Supervised Learning: Classification Trees
Evan Jung January 28, 2019
1. Intro
Classification trees use flowchart-like structures to make decisions. Because humans can readily understand these tree structures, classification trees are useful when transparency is needed, such as in loan approval. We’ll use the Lending Club dataset to simulate this scenario.
2. Lending Club Dataset
Lending Club is a US-based peer-to-peer lending company.
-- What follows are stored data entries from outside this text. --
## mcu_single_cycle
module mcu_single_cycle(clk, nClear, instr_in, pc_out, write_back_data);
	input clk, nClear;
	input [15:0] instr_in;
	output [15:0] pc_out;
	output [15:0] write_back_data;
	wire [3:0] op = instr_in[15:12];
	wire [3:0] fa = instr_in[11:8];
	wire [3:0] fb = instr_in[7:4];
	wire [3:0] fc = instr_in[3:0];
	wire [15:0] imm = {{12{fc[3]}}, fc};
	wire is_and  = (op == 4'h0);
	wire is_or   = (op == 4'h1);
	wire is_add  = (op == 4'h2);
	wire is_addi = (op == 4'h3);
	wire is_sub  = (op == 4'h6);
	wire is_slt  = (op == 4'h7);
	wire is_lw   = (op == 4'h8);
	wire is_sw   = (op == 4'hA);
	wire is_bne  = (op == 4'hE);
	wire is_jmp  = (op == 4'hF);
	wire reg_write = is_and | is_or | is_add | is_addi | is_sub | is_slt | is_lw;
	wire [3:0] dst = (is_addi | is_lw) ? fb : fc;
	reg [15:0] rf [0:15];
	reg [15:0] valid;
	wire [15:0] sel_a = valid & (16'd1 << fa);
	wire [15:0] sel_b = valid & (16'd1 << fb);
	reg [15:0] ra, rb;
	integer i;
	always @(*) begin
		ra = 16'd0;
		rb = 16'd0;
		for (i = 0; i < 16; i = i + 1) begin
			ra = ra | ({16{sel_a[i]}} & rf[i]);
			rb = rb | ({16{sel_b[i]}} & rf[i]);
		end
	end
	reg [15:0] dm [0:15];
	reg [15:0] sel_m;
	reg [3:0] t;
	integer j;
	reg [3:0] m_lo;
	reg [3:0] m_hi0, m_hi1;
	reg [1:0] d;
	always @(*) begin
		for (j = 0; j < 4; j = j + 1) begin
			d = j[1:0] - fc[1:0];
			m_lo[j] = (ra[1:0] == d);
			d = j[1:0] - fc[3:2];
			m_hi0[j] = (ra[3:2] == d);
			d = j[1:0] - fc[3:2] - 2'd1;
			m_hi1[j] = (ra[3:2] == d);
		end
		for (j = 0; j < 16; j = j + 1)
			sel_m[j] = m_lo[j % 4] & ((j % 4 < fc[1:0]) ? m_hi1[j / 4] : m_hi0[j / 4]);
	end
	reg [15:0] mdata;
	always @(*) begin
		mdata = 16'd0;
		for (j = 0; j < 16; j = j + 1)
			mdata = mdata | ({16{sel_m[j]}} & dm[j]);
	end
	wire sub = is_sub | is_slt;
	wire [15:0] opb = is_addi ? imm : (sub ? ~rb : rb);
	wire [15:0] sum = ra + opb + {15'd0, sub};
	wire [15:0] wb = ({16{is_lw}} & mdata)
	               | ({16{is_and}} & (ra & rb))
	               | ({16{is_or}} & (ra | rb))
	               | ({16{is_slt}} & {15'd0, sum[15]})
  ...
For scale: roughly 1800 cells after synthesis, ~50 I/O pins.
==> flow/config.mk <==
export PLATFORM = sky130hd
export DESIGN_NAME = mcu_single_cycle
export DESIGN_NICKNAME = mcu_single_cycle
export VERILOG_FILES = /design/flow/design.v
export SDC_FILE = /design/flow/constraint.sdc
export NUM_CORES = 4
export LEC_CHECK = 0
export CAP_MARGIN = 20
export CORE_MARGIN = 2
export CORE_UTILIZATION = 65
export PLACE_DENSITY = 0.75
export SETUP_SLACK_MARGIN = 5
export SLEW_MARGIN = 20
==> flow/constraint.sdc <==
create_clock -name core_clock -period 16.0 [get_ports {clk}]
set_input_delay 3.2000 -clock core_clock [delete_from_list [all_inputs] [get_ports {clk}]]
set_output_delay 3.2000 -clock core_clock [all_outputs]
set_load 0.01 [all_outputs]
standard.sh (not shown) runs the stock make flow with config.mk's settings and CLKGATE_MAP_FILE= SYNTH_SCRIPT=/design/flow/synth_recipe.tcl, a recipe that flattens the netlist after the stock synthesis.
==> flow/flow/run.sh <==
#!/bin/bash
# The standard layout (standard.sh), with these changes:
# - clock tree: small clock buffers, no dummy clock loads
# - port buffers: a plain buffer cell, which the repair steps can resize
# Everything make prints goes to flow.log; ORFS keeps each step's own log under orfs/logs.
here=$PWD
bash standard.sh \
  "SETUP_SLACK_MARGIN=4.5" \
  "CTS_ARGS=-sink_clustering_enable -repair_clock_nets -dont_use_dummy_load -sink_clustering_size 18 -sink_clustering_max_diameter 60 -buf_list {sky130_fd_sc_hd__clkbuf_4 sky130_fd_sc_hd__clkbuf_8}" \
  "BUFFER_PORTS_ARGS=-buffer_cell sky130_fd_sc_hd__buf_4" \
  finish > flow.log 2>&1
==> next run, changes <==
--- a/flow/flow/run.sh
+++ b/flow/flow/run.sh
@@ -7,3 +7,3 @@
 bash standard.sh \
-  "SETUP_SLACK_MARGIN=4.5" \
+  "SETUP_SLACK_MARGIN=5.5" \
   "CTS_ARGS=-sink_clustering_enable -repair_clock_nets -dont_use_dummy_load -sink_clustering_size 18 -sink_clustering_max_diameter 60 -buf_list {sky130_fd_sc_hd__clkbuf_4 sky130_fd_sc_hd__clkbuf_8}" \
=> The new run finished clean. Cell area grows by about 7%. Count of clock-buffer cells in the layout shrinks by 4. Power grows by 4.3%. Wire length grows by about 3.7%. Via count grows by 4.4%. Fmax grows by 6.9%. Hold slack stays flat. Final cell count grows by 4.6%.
This design comes from an exercise in tuning for small area, a short achievable clock period and few clock cycles on the open sky130 flow, not from production work.
Function was checked by simulation only, so behaviour that the tests miss may differ from the original.

==> trial 32: inputs <==
==> flow/design.v (excerpt) <==
module mips_core
( input  wire        clk,
  input  wire        rst_n,
  output wire [31:0] imem_addr,
  input  wire [31:0] imem_rdata,
  output wire [31:0] dmem_addr,
  output wire [31:0] dmem_wdata,
  output wire        dmem_we,
  input  wire [31:0] dmem_rdata
);
==> module register_file, before the edit <==
module register_file (
    input  wire        clk,
    input  wire [31:0] sel1,
    input  wire [31:0] sel2,
    output reg  [31:0] rd1,
    output reg  [31:0] rd2,
    input  wire        we,
    input  wire [4:0]  wa,
    input  wire [31:0] wd
);
    reg [31:0] bank [0:31];
    integer i;
    always @(posedge clk) begin
        for (i = 0; i < 32; i = i + 1)
            if (we && wa == i) bank[i] <= wd;
    end
    always @(*) begin
        rd1 = 32'b0;
        rd2 = 32'b0;
        for (i = 0; i < 32; i = i + 1) begin
            rd1 = rd1 | (bank[i] & {32{sel1[i]}});
            rd2 = rd2 | (bank[i] & {32{sel2[i]}});
        end
    end
endmodule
The loans dataset contains 11,312 randomly-selected people who were applied for and later received loans from Lending Club.
library(tidyverse)
# data url
url <- "https://assets.datacamp.com/production/repositories/718/datasets/7805fceacfb205470c0e8800d4ffc37c6944b30c/loans.csv"
# data import & transformation
loans <- read_csv(url) %>%
mutate_if(is_character, as.factor) %>%
mutate(outcome = as.factor(default),
outcome = factor(outcome,
levels = c(0,1),
labels = c("repaid", "default"))) %>%
select(-default, -keep, -rand)
# data overview
glimpse(loans)
## Observations: 39,732
## Variables: 14
## $ loan_amount <fct> LOW, LOW, LOW, MEDIUM, LOW, LOW, MEDIUM, LO...
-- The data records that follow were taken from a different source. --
What follows belongs to an exercise in optimizing a design on an open flow for small area; a production flow would make more cautious choices.
Function was checked by simulation only, so behaviour that the tests miss may differ from the original.
No activity file was given, so power comes from the tool's default toggle rates.

// sd_data_form
module sd_data_form
#(
parameter  [31:0] AVAIL_DATA_BITS      =  32'd4       
)
(
input  wire        SD_CLK,
input  wire        RST,
input  wire        SD_I_TRG,
output wire        SD_I_DONE,
input  wire        SD_I_PKT_RDY,
input  wire [ 63:0]SD_I_DAT,
output wire        SD_I_ACK,
input  wire        SD_I_FIRST,
input  wire        SD_I_LAST,
output wire [(AVAIL_DATA_BITS-'d1):0]SD_O_DAT,
output wire        SD_OE
);
For scale: roughly 71 flip-flops, ~77 I/O pins, ~2200 sq um of cells after synthesis.
Settings: LEC_CHECK=0, CAP_MARGIN=20, CORE_MARGIN=2, CORE_UTILIZATION=40, GPL_TIMING_DRIVEN=0, SLEW_MARGIN=20; clock period 5.0 ns.
standard.sh (not shown) runs the stock make flow with config.mk's settings and CLKGATE_MAP_FILE= SYNTH_SCRIPT=/design/flow/synth_recipe.tcl, a recipe that flattens the netlist after the stock synthesis.
==> flow/flow/run.sh <==
#!/bin/bash
# The standard layout (standard.sh), with these changes:
#  - synthesis maps the logic with several area-oriented ABC scripts and keeps
#    the smallest result (flow/abc_multi.tcl) instead of ORFS's one script;
#    everything else in the standard flow's synthesis script is kept, so the registers are
#    the standard synthesis's;
#  - the port buffers are the smallest buffer, sky130_fd_sc_hd__buf_1;
#  - CTS uses sky130_fd_sc_hd__clkbuf_4 and no dummy loads.
# Each tool's output is in the ORFS logs (orfs/logs/); make's in standard.log.
set -euo pipefail
W=$(pwd)
mkdir -p abc_scripts
i=0
for s in 0 1 2 3 4 5 6 7; do
  for d in "dch" "dch -f"; do
    printf '&get -n\n&deepsyn -J 50 -S %s -T 20\n&put\n%s\namap -F 4 -A 10\n' "$s" "$d" \
      > abc_scripts/s$i.abc
    i=$((i + 1))
  done
done
printf 'strash\ndch\namap -F 4 -A 10\n' > abc_scripts/s$i.abc; i=$((i + 1))
printf 'strash\ndch -f\namap -F 4 -A 10\n' > abc_scripts/s$i.abc
{
  printf 'set ::abc_scripts [lsort -dictionary [glob %s/abc_scripts/*.abc]]\n' "$W"
  cat flow/abc_multi.tcl
  cat synth_recipe.tcl
} > flow_synth.tcl
bash standard.sh finish SYNTH_SCRIPT="$W/flow_synth.tcl" SYNTH_INSBUF=0 \
  BUFFER_PORTS_ARGS="-buffer_cell sky130_fd_sc_hd__buf_1" \
  CTS_ARGS="-sink_clustering_enable -repair_clock_nets -dont_use_dummy_load -buf_list sky130_fd_sc_hd__clkbuf_4" \
  > standard.log 2>&1
==> flow/flow/abc_multi.tcl <==
# Area-oriented replacement of the abc command ORFS's synthesis calls: maps the
# logic with each script in abc_scripts and keeps the smallest result.
proc abc {args} {
  set libs {}
  for {set i 0} {$i < [llength $args]} {incr i} {
    if {[lindex $args $i] eq "-liberty"} { lappend libs -liberty [lindex $args [expr {$i + 1}]] }
  }
  set si [lsearch -exact $args -script]
  yosys design -save abc_multi_in
  set best_area ""
  set best_script ""
  foreach script $::abc_scripts {
    yosys design -load abc_multi_in
    set a $args
    lset a [expr {$si + 1}] $script
    yosys abc {*}$a
    set rpt [yosys tee -q -s result.string stat {*}$libs]
    set area ""
    regexp {Chip area for (?:top )?module[^:]*:\s*([0-9.eE+]+)} $rpt -> area
    puts "abc_multi: $script area $area"
    if {$area ne "" && ($best_area eq "" || $area < $best_area)} {
      set best_area $area
      set best_script $script
      yosys design -save abc_multi_best
    }
  }
  puts "abc_multi: kept $best_script area $best_area"
  yosys design -load abc_multi_best
}
Rerun with:
--- a/flow/config.mk
+++ b/flow/config.mk
@@ -11 +10,0 @@
-export GPL_TIMING_DRIVEN = 0
Critical path depth shrinks by 1.
Count of clock-buffer cells in the layout is unchanged.
Combinational power is higher by 5.6%.
Hold slack gets worse by 8.5 ps.
Via count went up by 2.6%.
Setup slack gains 300 ps.
Non-clock buffer count rose by 4.
Design area increases by 1.2%.
Clock skew came out lower by 4.0 ps.
Sequential share of layout area fell by 0.64 points.
Flip-flop and latch count does not change.


## harbor
Starting RTL as in the previous note.
clock: 5.0 ns
lec_check: 0
cap_margin: 20
core_margin: 2
core_utilization: 40
slew_margin: 20
==> flow/flow/run.sh <==
#!/bin/bash
# The standard layout (standard.sh), with two changes:
#  - synthesis maps the logic with an area-oriented ABC script (flow/area.abc)
#    instead of ORFS's; everything else in the standard flow's synthesis script is kept,
#    so the registers are the standard synthesis's;
#  - the port buffers are the smallest buffer, sky130_fd_sc_hd__buf_1.
set -euo pipefail
W=$(pwd)
{
  printf 'proc abc {args} {\n'
  printf '  set i [lsearch -exact $args -script]\n'
  printf '  if {$i >= 0} { lset args [expr {$i + 1}] %s }\n' "$W/flow/area.abc"
  printf '  yosys abc {*}$args\n'
  printf '}\n'
  cat synth_recipe.tcl
} > flow_synth.tcl
bash standard.sh finish SYNTH_SCRIPT="$W/flow_synth.tcl" \
  BUFFER_PORTS_ARGS="-buffer_cell sky130_fd_sc_hd__buf_1" CTS_ARGS="-sink_clustering_enable -repair_clock_nets -dont_use_dummy_load -sink_buffer_max_cap_derate 1.0 -buf_list sky130_fd_sc_hd__clkbuf_4" > standard.log 2>&1
==> flow/flow/area.abc <==
&get -n
&deepsyn -T 30
&put
dch -f
amap
The inputs of juniper differ from those of harbor as listed below.
diff --git a/flow/flow/run.sh b/flow/flow/run.sh
--- a/flow/flow/run.sh
+++ b/flow/flow/run.sh
@@ -16,3 +16,3 @@
 } > flow_synth.tcl
 bash standard.sh finish SYNTH_SCRIPT="$W/flow_synth.tcl" \
-  BUFFER_PORTS_ARGS="-buffer_cell sky130_fd_sc_hd__buf_1" CTS_ARGS="-sink_clustering_enable -repair_clock_nets -dont_use_dummy_load -sink_buffer_max_cap_derate 1.0 -buf_list sky130_fd_sc_hd__clkbuf_4" > standard.log 2>&1
+  BUFFER_PORTS_ARGS="-buffer_cell sky130_fd_sc_hd__buf_1" CTS_ARGS="-sink_clustering_enable -repair_clock_nets -dont_use_dummy_load -buf_list sky130_fd_sc_hd__clkbuf_4" > standard.log 2>&1
==> flow/flow/area.abc <==
&get -n
&deepsyn -T 10
&put
dch -f
amap -F 4 -A 10
Results
Area after synthesis was lower in the run labelled juniper.
Sort juniper and harbor by clock power share asc -> top: harbor
Diff harbor -> juniper | net count of the mapped netlist | decrease of 5
juniper vs harbor, setup slack of the critical path after layout went up by 100 ps.
juniper vs. harbor: weighted congestion reported at the end of routability-driven placement saw an increase; number of global-route vias before repair saw an increase; final cell count saw a decrease; fraction of the yosys area taken by sequential cells saw an increase.
juniper: worst stage delay on the critical path 20 ps above harbor
diff inputs: juniper => sierra
diff --git a/flow/flow/run.sh b/flow/flow/run.sh
--- a/flow/flow/run.sh
+++ b/flow/flow/run.sh
@@ -16,3 +16,3 @@
 } > flow_synth.tcl
 bash standard.sh finish SYNTH_SCRIPT="$W/flow_synth.tcl" \
-  BUFFER_PORTS_ARGS="-buffer_cell sky130_fd_sc_hd__buf_1" CTS_ARGS="-sink_clustering_enable -repair_clock_nets -dont_use_dummy_load -buf_list sky130_fd_sc_hd__clkbuf_4" > standard.log 2>&1
+  BUFFER_PORTS_ARGS="-buffer_cell sky130_fd_sc_hd__buf_1" CTS_ARGS="-sink_clustering_enable -repair_clock_nets -dont_use_dummy_load -sink_clustering_size 30 -sink_clustering_max_diameter 150 -buf_list sky130_fd_sc_hd__clkbuf_4" > standard.log 2>&1
==> flow/flow/area.abc <==
&get -n
&deepsyn -T 30
&put
dch -f
amap
==> comparison <==
- Across juniper and sierra, the outcome is the same: a clean finish for every run.
- Against juniper, sierra reports a worst stage delay on the critical path that is lower.
- In the final design statistics, sierra uses more standard cells in total than juniper.
- The share of the yosys chip area belonging to registers number comes out lower for sierra vs juniper.
- Total power consumption of the routed design on sierra is down relative to juniper.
## $ emp_length <fct> 10+ years, < 2 years, 10+ years, 10+ years,...
## $ home_ownership <fct> RENT, RENT, RENT, RENT, RENT, RENT, RENT, R...
## $ income <fct> LOW, LOW, LOW, MEDIUM, HIGH, LOW, MEDIUM, M...
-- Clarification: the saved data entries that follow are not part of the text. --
This is an optimization exercise on Yosys and OpenROAD, whose aim is small area and a short achievable clock period, not a production implementation. No run shown here included a check of the RTL's function; only the layout flow was run.

==> flow/design.v (outline; a module is shown in full before it is edited, if it fits) <==
// module mas_ripple_carry_adder_4b: 18 lines
// module mas_ripple_carry_adder_8b: 27 lines
// module mas_ripple_carry_adder_16b: 27 lines
// module mas_ripple_carry_adder_32b: 27 lines
// module mas_mul_vedic_2x2: 10 lines
// module mas_mul_vedic_4x4: 46 lines
// module mas_mul_vedic_8x8: 46 lines
// module mas_mul_vedic_16x16: 46 lines
// module mas_mul_vedic_32x32: 1698 lines
// module mas_mul_fa: 4 lines
// module mas_mul_ha: 4 lines
// module mas_mul_hai: 4 lines
module mas_mul_vedic_32x32 (
  input               clk,
  input               rstn,
  input        [31:0] in1,
  input        [31:0] in2,
  output logic [63:0] res
);
  // ...
==> flow/run.sh <==
#!/bin/bash
# synth_recipe.tcl (not shown) runs the flow's synth.tcl, then flattens the netlist and writes it again
# the make line also repeats each setting of config.mk as NAME=value (left out here)
make -C /OpenROAD-flow-scripts/flow DESIGN_CONFIG=/design/flow/config.mk WORK_HOME=/design/flow/orfs CLKGATE_MAP_FILE= SYNTH_SCRIPT=/design/flow/synth_recipe.tcl finish
==> flow/config.mk <==
export PLATFORM = sky130hd
export DESIGN_NAME = mas_mul_vedic_32x32
export DESIGN_NICKNAME = mas_mul_vedic_32x32
export VERILOG_FILES = /design/flow/design.v
export SDC_FILE = /design/flow/constraint.sdc
export NUM_CORES = 4
export LEC_CHECK = 0
export ABC_AREA = 1
export CAP_MARGIN = 20
export CORE_MARGIN = 2
export CORE_UTILIZATION = 40
export SLEW_MARGIN = 20
export SYNTH_HIERARCHICAL = 1
==> flow/constraint.sdc <==
create_clock -name core_clock -period 25.0 [get_ports {clk}]
set_input_delay 5.0000 -clock core_clock [delete_from_list [all_inputs] [get_ports {clk}]]
set_output_delay 5.0000 -clock core_clock [all_outputs]
set_load 0.01 [all_outputs]
==> flow_summary.toml, run 1 <==
[synthesis]
synthArstFlopShare = 0.7500
synth_seq_cells = 128
synthSimpleGateAreaFrac = 0.08608
ys_warn_count = 7

[setup_path]
critPathCaptureType = "flop"
cp.buffers_inverters = 1
reg2reg_slack_ns = 18.25
max_stage_delay_ns = 0.58
required_ns = 25.39

[worst_hold_path]
worstHoldStart = "b[1]"

[finish]
top_regs = "res (64), a (32), b (32)"
final_common_cell = "xor2_1"

[timing]
finalCritPeriodShare = 0.2701
tns_ns = 0
finalSetupViolCount = 0
finalHoldViolCount = 0
holdWs_ns = 0.6767

[placement]
dpl_cell_area_um2 = 29990
gp_congestion = 0.9557

[grt]
grtUsageTotal = 0.2991
grtUsageMet2 = 0.4565
grt_pass1_wl_um = 159400

[die]
rows = 97
start_util = 0.4025

[status]
status = "timing/DRC/antenna clean"

[clock_tree]
post_cts_buffers = 0
htreeDepth = 4
Source: an optimization exercise on an open RTL-to-GDS flow (aim: small area, a short achievable clock period and few clock cycles per item). Production flows keep margins and buffers that such runs may drop. Where RTL was checked, it was by simulation tests only, not by an equivalence proof against the original. Only the layout flow was run in runs 2 to 4; the RTL was not checked for function there. Power is estimated from default activity; no workload was simulated.

--- flow/design.v ---
module comparator 
#(
  parameter DATA_WIDTH  = 16,
  parameter BINARY_TREE = 1,
  parameter NUM_INPUTS  = 16
)
(
  input  logic [NUM_INPUTS-1:0][DATA_WIDTH-1 : 0] cmp_ip,
  output logic [$clog2(NUM_INPUTS)-1 :0]  out
);
  generate if (BINARY_TREE == 0) begin
    always_comb begin
      out      = '0;
      for (int i =0; i < NUM_INPUTS; ++i) begin
        if (cmp_ip[i] > cmp_ip[out]) begin
          out      = i;
        end
      end
    end
  end else begin
    logic [$clog2(NUM_INPUTS)-1 : 0] out_stg[$clog2(NUM_INPUTS) + 1][NUM_INPUTS];
    logic [DATA_WIDTH-1 : 0]         cmp_stg[$clog2(NUM_INPUTS) + 1][NUM_INPUTS];
    always_comb begin
      for (int i = 0; i < NUM_INPUTS; i++) begin
        cmp_stg[0][i]  = cmp_ip[i];
        out_stg[0][i]  = i;
      end
      for (int i = 0;i < $clog2(NUM_INPUTS); i++) begin
        for (int j = 0;j < NUM_INPUTS; ++j) begin
          out_stg[i+1][j]    = 'X;
          cmp_stg[i+1][j]    = 'X;
        end
      end
      for (int i = 0;i < $clog2(NUM_INPUTS); i++) begin
        for (int j = 0;j < (NUM_INPUTS/2**i); j= j+2) begin
          if (cmp_stg[i][j] > cmp_stg[i][j+1]) begin
            out_stg[i+1][j/2]    = out_stg[i][j];
            cmp_stg[i+1][j/2]    = cmp_stg[i][j];
          end else begin
            out_stg[i+1][j/2]    = out_stg[i][j+1];
            cmp_stg[i+1][j/2]    = cmp_stg[i][j+1];
          end
        end
      end
      out   = out_stg[$clog2(NUM_INPUTS)][0];
    end
  end
  endgenerate
endmodule
module argmax16 (
  input  logic         clk,
  input  logic         rstn,        
  input  logic         in_valid,
  input  logic [255:0] in_data,     
  output logic         out_valid,
  output logic [3:0]   out_idx
);
  logic [255:0] data_q;
  logic         valid_q;
  logic [3:0]   idx_c;
  always_ff @(posedge clk or negedge rstn) begin
    if (!rstn) begin
      valid_q   <= 1'b0;
      out_valid <= 1'b0;
    end else begin
      valid_q   <= in_valid;
      out_valid <= valid_q;
    end
  end
  always_ff @(posedge clk) begin
    data_q  <= in_data;
    out_idx <= idx_c;
  end
  comparator #(
    .DATA_WIDTH  (16),
    .BINARY_TREE (1),
    .NUM_INPUTS  (16)
  ) u_cmp (
    .cmp_ip (data_q),
    .out    (idx_c)
  );
endmodule
--- flow/run.sh ---
#!/bin/bash
# synth_recipe.tcl (not shown) runs the flow's synth.tcl, then flattens the netlist and writes it again
# the make line also repeats each setting of config.mk as NAME=value (left out here)
make -C /OpenROAD-flow-scripts/flow DESIGN_CONFIG=/design/flow/config.mk WORK_HOME=/design/flow/orfs CLKGATE_MAP_FILE= SYNTH_SCRIPT=/design/flow/synth_recipe.tcl finish
--- flow/config.mk ---
export PLATFORM = sky130hd
export DESIGN_NAME = argmax16
export DESIGN_NICKNAME = argmax16
export VERILOG_FILES = /design/flow/design.v
export SDC_FILE = /design/flow/constraint.sdc
export NUM_CORES = 4
export LEC_CHECK = 0
export CAP_MARGIN = 20
export CORE_MARGIN = 2
export CORE_UTILIZATION = 40
export SLEW_MARGIN = 20
--- flow/constraint.sdc ---
create_clock -name core_clock -period 8.5 [get_ports {clk}]
set_input_delay 1.7000 -clock core_clock [delete_from_list [all_inputs] [get_ports {clk}]]
set_output_delay 1.7000 -clock core_clock [all_outputs]
set_load 0.01 [all_outputs]
==> flow_metrics.tcl, run 1 <==
set metrics [dict create \
    hp-start "valid_q" \
    synth_top_area_share_pct 37.7 \
    dp.cells 2137 \
    reg2reg_from "data_q[145]" \
    maxSlewViolCount 0 \
    fin_crit_sh_pct 91.7 \
    cts_tree "done" \
    gp_congestion 0.962 \
    drt_wl_total_um 40000 \
    p_leak_uw 0.00812 \
    path_delay_family "compound AO/OA/AOI/OAI gates" \
    grt.total_usage_pct 21.8 \
    endpoint_kind "register" \
    pin_count 264 \
    use_met1_pct 31.4 \
    start_util_pct 40.3 \
    finalHoldViolations 0 \
    worst_r2r_path_depth 34 \
    root_buffer "clkbuf_16" \
    ff2ff_setup_slack_ns 0.71 \
    relSlewSlack_pct 38.0 \
    stdcell_count 2190 \
    antenna_found_initial 1 \
    path_class "reg2reg" \
    fin_crit_ns 7.79 \
    ys_seq_area_share_pct 38.0 \
    synthTopCellsByArea "dfxtp_1 (38%), ha_1 (22%), a21oi_1 (5.6%)" \
    nNetsFinal 2213 \
    final_util_pct 52.6 \
    synth_common_cells "dfxtp_1 (260), ha_1 (240), a21oi_1 (154), inv_1 (140), nand2_1 (82)" \
    viasPerCell 5.23 \
    dr.pass1.iters 5 \
    synth_edf_count 0 \
    crit_slowest_cell "a211oi_1" \
    rows 68 \
    crit_buf_inv 4 \
    clk_latency_ns 0.57 \
    use_met3_pct 4.17 \
    cp-start-kind "register" \
    syn_nets 1933 \
    synth_flop_cell "dfxtp_1" \
    cap_violations 0 \
    synthCells 1434 \
    max_slew.worst_pin.slew_ns 0.921 \
    power_density_nw_per_um2 238 \
    peakVddDrop_mv 0.158 \
    grt_pass1_wl_um 61400 \
    r2r-end "out_idx[0]" \
    finalSetupTns_ns 0 \
    fp.dieArea_um2 36100 \
    top_usage_layer "met2" \
    grt_max_degree 36 \
    async_flop_share_pct 0.763 \
    crit_top_cell "a21o_1" \
    wl_per_cell_um 18.3 \
    skew_ns 0.0141 \
    postRouteAntennaNets 0 \
    hpwl_um 32600 \
    port-buffer-count 263 \
    drive_gt1_share_pct 9.86 \
    status "finished clean" \
    drc_errors 0 \
    rsz0062_at_grt "false" \
    ys_ff_latch 262 \
    worstPathRequired_ns 8.98 \
    cts_buffers 29 \
    yosys.area.top_type "dfxtp_1" \
    setup_viol 0 \
    drt_iter0_markers 772 \
    clkTransAtPathRegs_ns 0.07 \
    syn_area_um2 13800 \
    slowest_delay_ns 0.57 \
    critPathMaxFanout 35 \
    vias 11500 \
    hp-class "reg2reg" \
    die_y_um 190 \
    power.total_uw 4280 \
    die_x_um 190 \
    cts_max_level 1 \
    antenna_cells 0 \
    cp.arrival_ns 8.28 \
    worstHoldPathCells 0 \
    clock_sinks 262 \
    met2_usage_pct 33.0 \
    holdPathEnd "out_valid" \
    core_um2 34300 \
    gr-total-overflow 0 \
    yosysMostFrequentCell "dfxtp_1" \
    yosys_warnings 4 \
    syn_avg_cell_area_um2 9.64 \
    synthToLayoutAreaGrowth_pct 30.3 \
    grt_pass1_vias 11500 \
    clockBufferDepth 3 \
    synth.distinct_cells 55 \
    max_freq_mhz 128 \
]
-- metrics by stage --
step	hold slack [ns]	instance area [um^2]	setup slack [ns]
detailed placement	0.343	17000	0.0625
finish	0.367	18000	0.706
CTS	0.370	18000	0.0496
global placement	0.341	17000	0.161
global route	0.383	18000	0.0141
floorplan	0.331	13800	1.31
## $ loan_purpose <fct> credit_card, car, small_business, other, ot...
## $ debt_to_income <fct> HIGH, LOW, AVERAGE, HIGH, AVERAGE, AVERAGE,...
## $ credit_score <fct> AVERAGE, AVERAGE, AVERAGE, AVERAGE, AVERAGE...
## $ recent_inquiry <fct> YES, YES, YES, YES, NO, YES, YES, YES, YES,...
## $ delinquent <fct> NEVER, NEVER, NEVER, MORE THAN 2 YEARS AGO,...
## $ credit_accounts <fct> FEW, FEW, FEW, AVERAGE, MANY, AVERAGE, AVER...
## $ bad_public_record <fct> NO, NO, NO, NO, NO, NO, NO, NO, NO, NO, NO,...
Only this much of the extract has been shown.